* Assignment: Would you transcribe the line that holds "if (rsp_done) begin", plus every line beneath it through the end of the data, exactly and with nothing added?

[Collected data]
------

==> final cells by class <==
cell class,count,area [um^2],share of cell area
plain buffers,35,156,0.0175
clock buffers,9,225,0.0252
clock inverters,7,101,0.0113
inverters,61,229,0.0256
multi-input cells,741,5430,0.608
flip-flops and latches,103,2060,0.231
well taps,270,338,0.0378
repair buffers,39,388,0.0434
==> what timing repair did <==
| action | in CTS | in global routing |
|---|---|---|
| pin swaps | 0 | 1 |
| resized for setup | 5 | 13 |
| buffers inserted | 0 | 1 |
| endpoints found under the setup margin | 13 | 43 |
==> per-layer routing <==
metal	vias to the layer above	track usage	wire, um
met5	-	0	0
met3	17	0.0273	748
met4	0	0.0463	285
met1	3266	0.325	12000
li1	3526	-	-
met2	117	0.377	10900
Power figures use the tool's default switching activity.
$ cat src/rtl/uart_cfg_pkg.sv
// Shared definitions for the configurable UART transmitter and its planned receiver.
// Frame state encoding, parity-mode constants and frame-length helper.
package uart_cfg_pkg;

    typedef enum logic [2:0] {
        IDLE,
        HOLD_WAIT,
        START,
        DATA,
        PARITY,
        STOP
    } tx_state_e;

    localparam int PAR_NONE = 0;
    localparam int PAR_EVEN = 1;
    localparam int PAR_ODD  = 2;

    function automatic int frame_bits(
        input int data_bits,
        input int parity_mode,
        input int stop_bits
    );
        return 1 + data_bits + ((parity_mode != PAR_NONE) ? 1 : 0) + stop_bits;
    endfunction

endpackage

$ cat src/rtl/uart_tx_cfg_baud_gen.sv
// Bit-period counter: runs 0..CLKS_PER_BIT-1, pulses bit_tick on the last count.
// clear forces the count back to zero so every state starts a fresh bit period.
module uart_baud_gen #(
    parameter int CLKS_PER_BIT = 434
) (
    input  logic clock,
    input  logic reset,
    input  logic clear,
    output logic bit_tick
);

    localparam int CW = $clog2(CLKS_PER_BIT);
    localparam logic [CW-1:0] LAST = CW'(CLKS_PER_BIT - 1);

    logic [CW-1:0] cnt;

    always_ff @(posedge clock or posedge reset) begin
        if (reset) begin
            cnt <= '0;
        end else if (clear || bit_tick) begin
            cnt <= '0;
        end else begin
            cnt <= cnt + 1'b1;
        end
    end

    assign bit_tick = (cnt == LAST);

endmodule

$ cat src/rtl/uart_tx_cfg.sv
// Parametrised UART transmitter (data width, parity, stop bits, baud divisor).
// Optional line-break request enabled by defining UART_TX_BREAK_EN.
module uart_tx_cfg
    import uart_cfg_pkg::*;
#(
    parameter int CLKS_PER_BIT = 434,
    parameter int DATA_BITS    = 8,
    parameter int PARITY_MODE  = 0,
    parameter int STOP_BITS    = 1
) (
    input  logic                 clock,
    input  logic                 reset,
    input  logic [DATA_BITS-1:0] data_in,
    input  logic                 send,
    input  logic                 hold,
`ifdef UART_TX_BREAK_EN
    input  logic                 break_req,
`endif
    output logic                 busy,
    output logic                 done,
    output logic                 data_out
);

    if (CLKS_PER_BIT < 2) begin : g_bad_clks
        $error("uart_tx_cfg: CLKS_PER_BIT must be >= 2");
    end
    if (DATA_BITS < 5 || DATA_BITS > 9) begin : g_bad_data
        $error("uart_tx_cfg: DATA_BITS must be 5..9");
    end
    if (PARITY_MODE < PAR_NONE || PARITY_MODE > PAR_ODD) begin : g_bad_par
        $error("uart_tx_cfg: PARITY_MODE must be 0, 1 or 2");
    end
    if (STOP_BITS < 1 || STOP_BITS > 2) begin : g_bad_stop
        $error("uart_tx_cfg: STOP_BITS must be 1 or 2");
    end

    localparam int BW = $clog2(DATA_BITS);
    localparam logic [BW-1:0] LAST_BIT = BW'(DATA_BITS - 1);
    localparam logic ODD       = (PARITY_MODE == PAR_ODD);
    localparam logic HAS_PAR   = (PARITY_MODE != PAR_NONE);
    localparam logic LAST_STOP = (STOP_BITS == 2);

    tx_state_e            state, state_n;
    logic [DATA_BITS-1:0] shreg, shreg_n;
    logic [BW-1:0]        bit_idx, bit_n;
    logic                 stop_idx, stop_n;
    logic                 par_q, par_n;
    logic                 done_n;
    logic                 line_n;
    logic                 bit_tick;
    logic                 baud_clr;
    logic                 brk_active;

`ifdef UART_TX_BREAK_EN
    assign brk_active = break_req && (state == IDLE);
`else
    assign brk_active = 1'b0;
`endif

    // Counter is held at zero while waiting so START always gets a full bit.
    assign baud_clr = (state_n != state) || (state == IDLE) ||
                      (state == HOLD_WAIT);

    uart_baud_gen #(
        .CLKS_PER_BIT(CLKS_PER_BIT)
    ) u_baud (
        .clock   (clock),
        .reset   (reset),
        .clear   (baud_clr),
        .bit_tick(bit_tick)
    );

    always_comb begin
        state_n = state;
        shreg_n = shreg;
        bit_n   = bit_idx;
        stop_n  = stop_idx;
        par_n   = par_q;
        done_n  = 1'b0;
        unique case (state)
            IDLE: begin
                if (send && !brk_active) begin
                    shreg_n = data_in;
                    par_n   = (^data_in) ^ ODD;
                    bit_n   = '0;
                    stop_n  = 1'b0;
                    state_n = hold ? HOLD_WAIT : START;
                end
            end
            HOLD_WAIT: begin
                if (!hold) state_n = START;
            end
            START: begin
                if (bit_tick) state_n = DATA;
            end
            DATA: begin
                if (bit_tick) begin
                    if (bit_idx == LAST_BIT) begin
                        state_n = HAS_PAR ? PARITY : STOP;
                    end else begin
                        bit_n   = bit_idx + 1'b1;
                        shreg_n = shreg >> 1;
                    end
                end
            end
            PARITY: begin
                if (bit_tick) state_n = STOP;
            end
            STOP: begin
                if (bit_tick) begin
                    if (stop_idx == LAST_STOP) begin
                        state_n = IDLE;
                        done_n  = 1'b1;
                    end else begin
                        stop_n = 1'b1;
                    end
                end
            end
            default: state_n = IDLE;
        endcase

        // Line value is computed for the state being entered, then registered.
        unique case (state_n)
            START:   line_n = 1'b0;
            DATA:    line_n = shreg_n[0];
            PARITY:  line_n = par_n;
            default: line_n = 1'b1;
        endcase
        if (brk_active && state_n == IDLE) line_n = 1'b0;
    end

    always_ff @(posedge clock or posedge reset) begin
        if (reset) begin
            state    <= IDLE;
            shreg    <= '0;
            bit_idx  <= '0;
            stop_idx <= 1'b0;
            par_q    <= 1'b0;
            done     <= 1'b0;
            data_out <= 1'b1;
        end else begin
            state    <= state_n;
            shreg    <= shreg_n;
            bit_idx  <= bit_n;
            stop_idx <= stop_n;
            par_q    <= par_n;
            done     <= done_n;
            data_out <= line_n;
        end
    end

    assign busy = (state != IDLE);

endmodule

$ cat config.mk
export PLATFORM = sky130hd
export DESIGN_NAME = uart_tx_cfg
export DESIGN_NICKNAME = d
export VERILOG_FILES = /design/src/rtl/uart_cfg_pkg.sv /design/src/rtl/uart_tx_cfg_baud_gen.sv /design/src/rtl/uart_tx_cfg.sv
export SDC_FILE = /design/constraint.sdc
export NUM_CORES = 1
export LEC_CHECK = 0
export ABC_AREA = 1
export CAP_MARGIN = 10
export CORE_ASPECT_RATIO = 0.5
export CORE_UTILIZATION = 34
export DETAILED_ROUTE_END_ITERATION = 10
export GPL_ROUTABILITY_DRIVEN = 0
export GPL_TIMING_DRIVEN = 0
export PLACE_DENSITY = 0.51
export SYNTH_ARGS = -nofsm -noshare
export SYNTH_HDL_FRONTEND = slang
export SYNTH_SLANG_ARGS = --single-unit
$ cat constraint.sdc
create_clock -name clock -period 1.7 [get_ports clock]
set_input_delay 0.17 -clock clock [delete_from_list [all_inputs] [get_ports clock]]
set_output_delay 0.17 -clock clock [all_outputs]
set_load 0.005 [all_outputs]
-- After elaboration in Yosys (flattened, before gate mapping)
Cells that the tools add are included.
Widths: inputs -> output; s select.
- equality and inequality tests: 15
- add/sub/neg operators: 2
- reduce and logical (&&, ||, !) cells: 10
- multiplexer cells: 29
- operators with widths (cell ; count):
    $mux 3 ; 11
    $mux 8 ; 3
    $pmux 3 s6 ; 1
    $pmux 8 s2 ; 1
    $eq 3x2->1 const B ; 4
    $eq 3x3->1 const B ; 4
    $add 9x1->9 const B ; 1
    $eq 9x9->1 const B ; 1
    $mux 9 ; 1
    $mux 1 ; 8
    $reduce_xor 8->1 ; 1
    $pmux 3 s2 ; 1
    $ne 2x1->1 const B ; 2
    $ne 2x2->1 const B ; 2
    $reduce_and 4->1 ; 1
    $reduce_bool 2->1 ; 2
    $add 3x1->3 const B ; 1
    $eq 3x1->1 const B ; 1
    $logic_not 3->1 ; 1
    $logic_or 1x1->1 ; 3
    $ne 3x3->1 ; 1
    $pmux 1 s3 ; 1
    $reduce_and 3->1 ; 1
    $reduce_bool 3->1 ; 1
    2 further kinds ; 2
- output and inout port bits: 3
- bits of input ports: 12
- bits in registers: 27

-- Depth between registers and ports, before layout
- word-level depth: 9
- gate-level depth with buffers: 13
- mapped depth without buffers: 13

-- By module
Synthesis repeated with hierarchy kept, for this count alone.
- cells, all modules: 224
- area, all modules: 1624.1 um^2
- by module, submodules not included (module ; area an instance (um^2) ; cells an instance ; sequential area each (um^2) ; times used):
    uart_tx_cfg ; 1117.3 ; 155 ; 426.7 ; 1
    uart_baud_gen ; 506.7 ; 69 ; 225.2 ; 1

-- Worst setup path before layout
OpenSTA, ideal clock, no wires.
- kind: reg2reg
- start: register u_baud.cnt[1]
- end: register u_baud.cnt[0]
- cell stages (with the launch flop): 10
- setup slack: 257 ps
- library setup time: 129 ps
- clock period less this slack: 1443 ps
- data required time: 1571 ps
- data arrival time: 1314 ps
- cells stage by stage: dfrtp_1 > inv_1 > ha_1 > nand2_1 > nor2_4 > nand2_2 > nand2_2 > nand2_4 > o221ai_4 > nor2_1
- cells in the longest elaborated chain, start to end: 8
- elaborated cells between the ends (all ways): 11
- ends and longest elaborated chain (element ; line ; RTL):
    start: declaration ; uart_tx_cfg_baud_gen.sv:15 ; logic [CW-1:0] cnt;
    start signal: assignment ; uart_tx_cfg_baud_gen.sv:23 ; cnt <= cnt + 1'b1;
    $eq 9x9->1 * ; uart_tx_cfg_baud_gen.sv:27 ; assign bit_tick = (cnt == LAST);
    $mux 3 (on tied branches) ; -- ;
    $pmux 3 s6 ; uart_tx_cfg.sv:80 ; unique case (state)
    $ne 3x3->1 ; uart_tx_cfg.sv:61 ; assign baud_clr = (state_n != state) || (state == IDLE) ||
    $logic_or 1x1->1 (2 in a row) ; uart_tx_cfg.sv:61 ;
    $logic_or 1x1->1 * ; uart_tx_cfg_baud_gen.sv:20 ; end else if (clear || bit_tick) begin
    $mux 9 * ; uart_tx_cfg_baud_gen.sv:20 ;
Mark *: on every way between the ends. The rest lies on a longest branch, timed or not.
A chain may end at the register's enable or synchronous reset.

-- Worst setup path in the final report
- start: register state[2]
- end: output port busy
- cells in the longest elaborated chain, start to end: 1
- ends and longest elaborated chain (element ; line ; RTL):
    start: declaration ; uart_tx_cfg.sv:43 ; tx_state_e state, state_n;
    start signal: assignment ; uart_tx_cfg.sv:142 ; state <= state_n;
    $reduce_bool 3->1 ; uart_tx_cfg.sv:152 ; assign busy = (state != IDLE);
    end: declaration ; uart_tx_cfg.sv:19 ; output logic busy,
No other way between the ends.

==> flow_metrics.env <==
export IMPL_grt_max_degree=27
export IMPL_cts_hold_fix_buffers=0
export IMPL_fin_setup_tns_ps=0
export IMPL_ff2ff_path_depth=9
export IMPL_cp_required_ps=1530
export IMPL_ir_drop_mv=0.299
export IMPL_drt_wl_total_microns=3210
export IMPL_internal_power_uw=970
export IMPL_antenna_found_initial=0
export IMPL_path_clk_slew_ps=90
export IMPL_hold_class="input pin to async pin"
export IMPL_rr_endpoint="u_baud.cnt[4]"
export IMPL_power_share_combinational_pct=6.9
export IMPL_ant_nets=0
export IMPL_ff2ff_setup_slack_ps=140
export IMPL_hold_violations=0
export IMPL_r2r_start="u_baud.cnt[1]"
export IMPL_cts_buffer_depth=2
export IMPL_path_class="register to primary output"
export IMPL_io_pins=15
export IMPL_dieArea_sq_um=4980
export IMPL_areaGrowthSynthToFinish_pct=24.0
export IMPL_final_core_util_pct=44.4
export IMPL_ys_top_cells_by_area="dfrtp_1 39%, nand2_1 13%, inv_1 6.1%"
export IMPL_place_ws_ps=72.0
export IMPL_first_pass_iters=4
export IMPL_wire_per_inst_microns=11.3
export IMPL_grt_usage_pct=13.9
export IMPL_yosysTopAreaCellShare_pct=39.3
export IMPL_worstMarginPinSlew_ps=976
export IMPL_cp_start_kind="register"
export IMPL_syn_cell_area_sq_um=1590
export IMPL_placed_cells=271
export IMPL_syn_inst=200
export IMPL_setup_violations=0
export IMPL_cts_tree="built"
export IMPL_place_port_buffers=14
export IMPL_dr_first_iter_drc_count=47
export IMPL_fin_ws_ps=65.4
export IMPL_yosysTopAreaCell="dfrtp_1"
export IMPL_outcome="finished, final reports clean"
export IMPL_grt_remaining_overflow=0
export IMPL_fmax_ghz=0.612
export IMPL_grt_pass1_vias=1231
export IMPL_start_util_pct=35.8
export IMPL_syn_nets=216
export IMPL_die_w_microns=98.8
export IMPL_p_clk_share_pct=42.4
export IMPL_layout_nets=243
export IMPL_instances_no_fill=283
export IMPL_fillCellCount=450
export IMPL_p_seq_share_pct=50.7
export IMPL_maxSlewHeadroom_pct=34.9
export IMPL_post_route_cells_drive_above_1_share_pct=19.0
export IMPL_ys_seq_elements=26
export IMPL_cp_max_fo=7
export IMPL_drc_errors=0
export IMPL_grt_first_pass_wirelength_microns=5400
export IMPL_powerDensity_nw_per_um2=618
export IMPL_p_switching_uw=249
export IMPL_viasPerCell=4.58
export IMPL_fin_skew_ps=3.52
export IMPL_switching_share_pct=20.4
export IMPL_cp_arrival_ps=1460
export IMPL_clockRootBuffer="clkbuf_8"
export IMPL_end_kind="primary output"
export IMPL_via_count=1297
export IMPL_die_height_microns=50.4
export IMPL_antenna_cells=0
export IMPL_place_hpwl_microns=2300
export IMPL_clock_latency_ps=280
export IMPL_total_leakage_power_uw=0.000950
export IMPL_yosysWarnings=0
export IMPL_yosysSeqAreaShare_pct=41.0
export IMPL_min_period_ps=1630
export IMPL_cts_sinks=26
export IMPL_yosysUniqueCellTypes=30
export IMPL_cts_buffers_inserted=3
export IMPL_synth_avg_cell_area_sq_um=7.96
export IMPL_rows=17
export IMPL_slew_viol_final=0
export IMPL_place_area_sq_um=1800
export IMPL_h_tree_depth=1
export IMPL_drv_cap=0
export IMPL_stdcell_area_sq_um=1970
export IMPL_finalCritPeriodShare_pct=96.2
export IMPL_coreArea_sq_um=4450
-- per-layer routing --
layer  global-route usage, %  vias up  wire length (microns)  share of wire (%)
met5                       0        -                      0                  0
met4                    2.24        0                     12               0.37
met3                    3.76        3                     87                2.7
met2                    24.7       14                   1490                 46
met1                    17.2      589                   1620                 51
li1                        -      691                      -                  -
-- power by group through the flow --
stage | sequential, uW | clock [uW] | combinational (uW)
floorplan | 630 | 0 | 44.0
global placement | 630 | 0 | 84.2
detailed placement | 630 | 0 | 86.8
CTS | 618 | 538 | 87.1
global route | 618 | 560 | 98.4
finish | 618 | 517 | 84.1
-- cells in the final DEF (no fill, tap or decap), types with 3 or more instances in the layout --
cell type and count:
nand2_1 56, dfrtp_1 23, nand3_1 14, nor2_4 4, clkbuf_8 3, xor2_1 6, o221ai_1 5, ha_1 4
inv_2 3, inv_1 26, nand2_2 6, nor2_1 24, buf_4 7, clkdlybuf4s50_1 14
-- repair_timing --
| item | CTS | global route |
|---|---|---|
| cloned | 0 | 1 |
| endpoints found under the setup margin | 1 | 11 |
| buffers inserted | 0 | 7 |
| resized for setup | 2 | 7 |
| pin swaps | 0 | 2 |
-- through the flow --
stage / hold slack, ps / total power (uW)
4_1_cts: 470 / 1240
6_report: 413 / 1220
3_3_place_gp: 469 / 714
3_5_place_dp: 486 / 717
2_1_floorplan: 209 / 674
5_1_grt: 527 / 1280
-- flip-flops by register name, indices dropped and copies added (netlist names) --
signal / count
done: 1
data_out: 1
bit_idx: 3
u_baud.cnt: 9
shreg: 8
par_q: 1
state: 3
-- synth_stat cells --
| library cell | instances |
|---|---|
| xnor2_1 | 1 |
| nor2_2 | 3 |
| nor2_4 | 3 |
| o21ai_0 | 2 |
| or2_1 | 1 |
| nor4_1 | 1 |
| o211ai_2 | 1 |
| nand2_2 | 7 |
| inv_2 | 5 |
| a21oi_2 | 1 |
| nor3_2 | 1 |
| ha_1 | 4 |
| nand3_1 | 14 |
| nand4_4 | 2 |
| dfrtp_1 | 25 |
| nor2_1 | 24 |
| a21oi_1 | 1 |
| o22ai_1 | 1 |
| xor2_1 | 6 |
| nand2_1 | 56 |
| nand4_1 | 2 |
| o21ai_1 | 1 |
| nand3_2 | 2 |
| buf_6 | 1 |
| inv_1 | 26 |
| nand2_4 | 1 |
| o221ai_4 | 1 |
| o21a_1 | 1 |
| dfstp_2 | 1 |
| o221ai_1 | 5 |
-- logic make-up after synthesis --
family	count (synthesis)	share of synthesized area, %
simple gates	117	36.2
xor+xnor	7	3.85
buf+inv	32	8.02
fa+ha+maj	4	3.14
compound gates	14	7.86
flops	26	41.0
-- area by class of cell --
cell class | instances | area [sq um] | share of cell area, %
multi-input combinational | 143 | 848 | 43.0
timing repair buffer | 21 | 193 | 9.77
inverter | 31 | 124 | 6.28
buffer | 1 | 11.3 | 0.571
tap | 57 | 71.3 | 3.61
sequential | 26 | 654 | 33.2
clock inverter | 1 | 30.0 | 1.52
clock buffer | 3 | 41.3 | 2.09
-- how the worst max path moves through the flow --
stage,from,end,slack (ps),cells past startpoint
after floorplan,u_baud.cnt[1],u_baud.cnt[0],260,9
after global placement,u_baud.cnt[1],u_baud.cnt[8],90,9
after detailed placement,u_baud.cnt[1],u_baud.cnt[4],70,9
after CTS,state[2],busy,10,3
after global routing,u_baud.cnt[1],u_baud.cnt[0],-2,9
final,state[2],busy,70,3
-- critical path, cell delays in order, from the launching register on --
cell and delay (ps):
dfrtp_2 450, clkinv_4 100, nand3_1 120, clkdlybuf4s50_1 520
Power figures use the tool's default switching activity.
--- src/rtl/bus_pkg.sv ---
// Shared definitions for the single-cycle register bus.
// Provides the op encoding, the default bus widths and the state type of the
// bus_master FSM.
package bus_pkg;

    // Bus op encoding. Requests and bus commands use the same encoding.
    localparam logic BUS_OP_READ  = 1'b0;
    localparam logic BUS_OP_WRITE = 1'b1;

    // Default widths of the register bus.
    localparam int DEF_ADDR_W = 16;
    localparam int DEF_DATA_W = 16;

    typedef enum logic [1:0] {
        IDLE,
        CMD,
        RD_WAIT,
        RSP
    } state_e;

endpackage

--- src/rtl/bus_master_if.sv ---
// Request, response and register-bus signals around bus_master.
//   master : the bus_master view (accepts requests, drives responses and bus)
//   slave  : the register slave view (receives commands, returns read data)
//   agent  : the CPU/test-side view (issues requests, consumes responses)
interface bus_master_if #(
    parameter int ADDR_W = bus_pkg::DEF_ADDR_W,
    parameter int DATA_W = bus_pkg::DEF_DATA_W
);
    // Request port
    logic              req_valid;
    logic              req_ready;
    logic              req_op;
    logic [ADDR_W-1:0] req_addr;
    logic [DATA_W-1:0] req_wdata;

    // Response port
    logic              rsp_valid;
    logic              rsp_ready;
    logic              rsp_op;
    logic [DATA_W-1:0] rsp_rdata;

    // Register bus
    logic              bus_cmd_valid;
    logic              bus_op;
    logic [ADDR_W-1:0] bus_addr;
    logic [DATA_W-1:0] bus_wr_data;
    logic [DATA_W-1:0] bus_rd_data;

    modport master (
        input  req_valid, req_op, req_addr, req_wdata, rsp_ready, bus_rd_data,
        output req_ready, rsp_valid, rsp_op, rsp_rdata,
        output bus_cmd_valid, bus_op, bus_addr, bus_wr_data
    );

    modport slave (
        input  bus_cmd_valid, bus_op, bus_addr, bus_wr_data,
        output bus_rd_data
    );

    modport agent (
        output req_valid, req_op, req_addr, req_wdata, rsp_ready,
        input  req_ready, rsp_valid, rsp_op, rsp_rdata
    );

endinterface

--- src/rtl/bus_master.sv ---
// Initiator for the single-cycle register bus.
// Accepts one request at a time, issues exactly one bus command per request,
// samples read data RD_LATENCY cycles after the command and returns a
// response. All outputs come from registers or from the state register.
// Ports:
//   clk, rst_n : clock (posedge) and asynchronous active-low reset
//   bif        : request/response/bus signals (bus_master_if.master)
//   busy       : high whenever the FSM is not IDLE
//   txn_count  : number of completed responses, wraps at 16 bits
module bus_master
    import bus_pkg::*;
#(
    parameter int ADDR_W     = DEF_ADDR_W,
    parameter int DATA_W     = DEF_DATA_W,
    parameter int RD_LATENCY = 1
) (
    input  logic         clk,
    input  logic         rst_n,
    bus_master_if.master bif,
    output logic         busy,
    output logic [15:0]  txn_count
);

    // The latency counter is 4 bits wide, so only 1..15 can be represented.
    if (RD_LATENCY < 1 || RD_LATENCY > 15) begin : g_bad_rd_latency
        $error("bus_master: RD_LATENCY must be within 1..15");
    end

    state_e            state_q, state_d;
    logic [3:0]        lat_q;
    logic              cmd_valid_q;
    logic              cmd_op_q;
    logic [ADDR_W-1:0] cmd_addr_q;
    logic [DATA_W-1:0] cmd_wdata_q;
    logic              rsp_op_q;
    logic [DATA_W-1:0] rsp_rdata_q;
    logic [15:0]       txn_q;

    // One-cycle control strobes decoded from the current state.
    logic accept;
    logic leave_cmd;
    logic capture;
    logic rsp_done;

    // NOTE: every signal written here gets a default first, so no path can
    // leave one unassigned and infer a latch.
    always_comb begin
        state_d   = state_q;
        accept    = 1'b0;
        leave_cmd = 1'b0;
        capture   = 1'b0;
        rsp_done  = 1'b0;
        case (state_q)
            IDLE: begin
                if (bif.req_valid) begin
                    accept  = 1'b1;
                    state_d = CMD;
                end
            end
            CMD: begin
                leave_cmd = 1'b1;
                state_d   = (cmd_op_q == BUS_OP_WRITE) ? RSP : RD_WAIT;
            end
            RD_WAIT: begin
                // Counter holds 1 during the last wait cycle C+RD_LATENCY.
                if (lat_q == 4'd1) begin
                    capture = 1'b1;
                    state_d = RSP;
                end
            end
            RSP: begin
                if (bif.rsp_ready) begin
                    rsp_done = 1'b1;
                    state_d  = IDLE;
                end
            end
            default: state_d = IDLE;
        endcase
    end

    // NOTE: sequential state uses non-blocking assignments and an asynchronous
    // reset, so an in-flight transaction is dropped without waiting for clk.
    always_ff @(posedge clk or negedge rst_n) begin
        if (!rst_n) begin
            state_q <= IDLE;
        end else begin
            state_q <= state_d;
        end
    end

    always_ff @(posedge clk or negedge rst_n) begin
        if (!rst_n) begin
            lat_q       <= '0;
            cmd_valid_q <= 1'b0;
            cmd_op_q    <= 1'b0;
            cmd_addr_q  <= '0;
            cmd_wdata_q <= '0;
            rsp_op_q    <= 1'b0;
            rsp_rdata_q <= '0;
            txn_q       <= '0;
        end else begin
            if (accept) begin
                cmd_valid_q <= 1'b1;
                cmd_op_q    <= bif.req_op;
                cmd_addr_q  <= bif.req_addr;
                cmd_wdata_q <= bif.req_wdata;
            end

            if (leave_cmd) begin
                cmd_valid_q <= 1'b0;
                cmd_op_q    <= 1'b0;
                cmd_addr_q  <= '0;
                cmd_wdata_q <= '0;
                if (cmd_op_q == BUS_OP_WRITE) begin
                    rsp_op_q    <= BUS_OP_WRITE;
                    rsp_rdata_q <= '0;
                end else begin
                    lat_q <= 4'(RD_LATENCY);
                end
            end

            if (state_q == RD_WAIT) begin
                lat_q <= lat_q - 4'd1;
            end

            if (capture) begin
                rsp_op_q    <= BUS_OP_READ;
                rsp_rdata_q <= bif.bus_rd_data;
            end

            if (rsp_done) begin
                txn_q <= txn_q + 16'd1;
            end
        end
    end

    assign bif.req_ready     = (state_q == IDLE);
    assign bif.rsp_valid     = (state_q == RSP);
    assign bif.rsp_op        = rsp_op_q;
    assign bif.rsp_rdata     = rsp_rdata_q;
    assign bif.bus_cmd_valid = cmd_valid_q;
    assign bif.bus_op        = cmd_op_q;
    assign bif.bus_addr      = cmd_addr_q;
    assign bif.bus_wr_data   = cmd_wdata_q;
    assign busy              = (state_q != IDLE);
    assign txn_count         = txn_q;

endmodule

------

* Output for this task:
            if (rsp_done) begin
                txn_q <= txn_q + 16'd1;
            end
        end
    end

    assign bif.req_ready     = (state_q == IDLE);
    assign bif.rsp_valid     = (state_q == RSP);
    assign bif.rsp_op        = rsp_op_q;
    assign bif.rsp_rdata     = rsp_rdata_q;
    assign bif.bus_cmd_valid = cmd_valid_q;
    assign bif.bus_op        = cmd_op_q;
    assign bif.bus_addr      = cmd_addr_q;
    assign bif.bus_wr_data   = cmd_wdata_q;
    assign busy              = (state_q != IDLE);
    assign txn_count         = txn_q;

endmodule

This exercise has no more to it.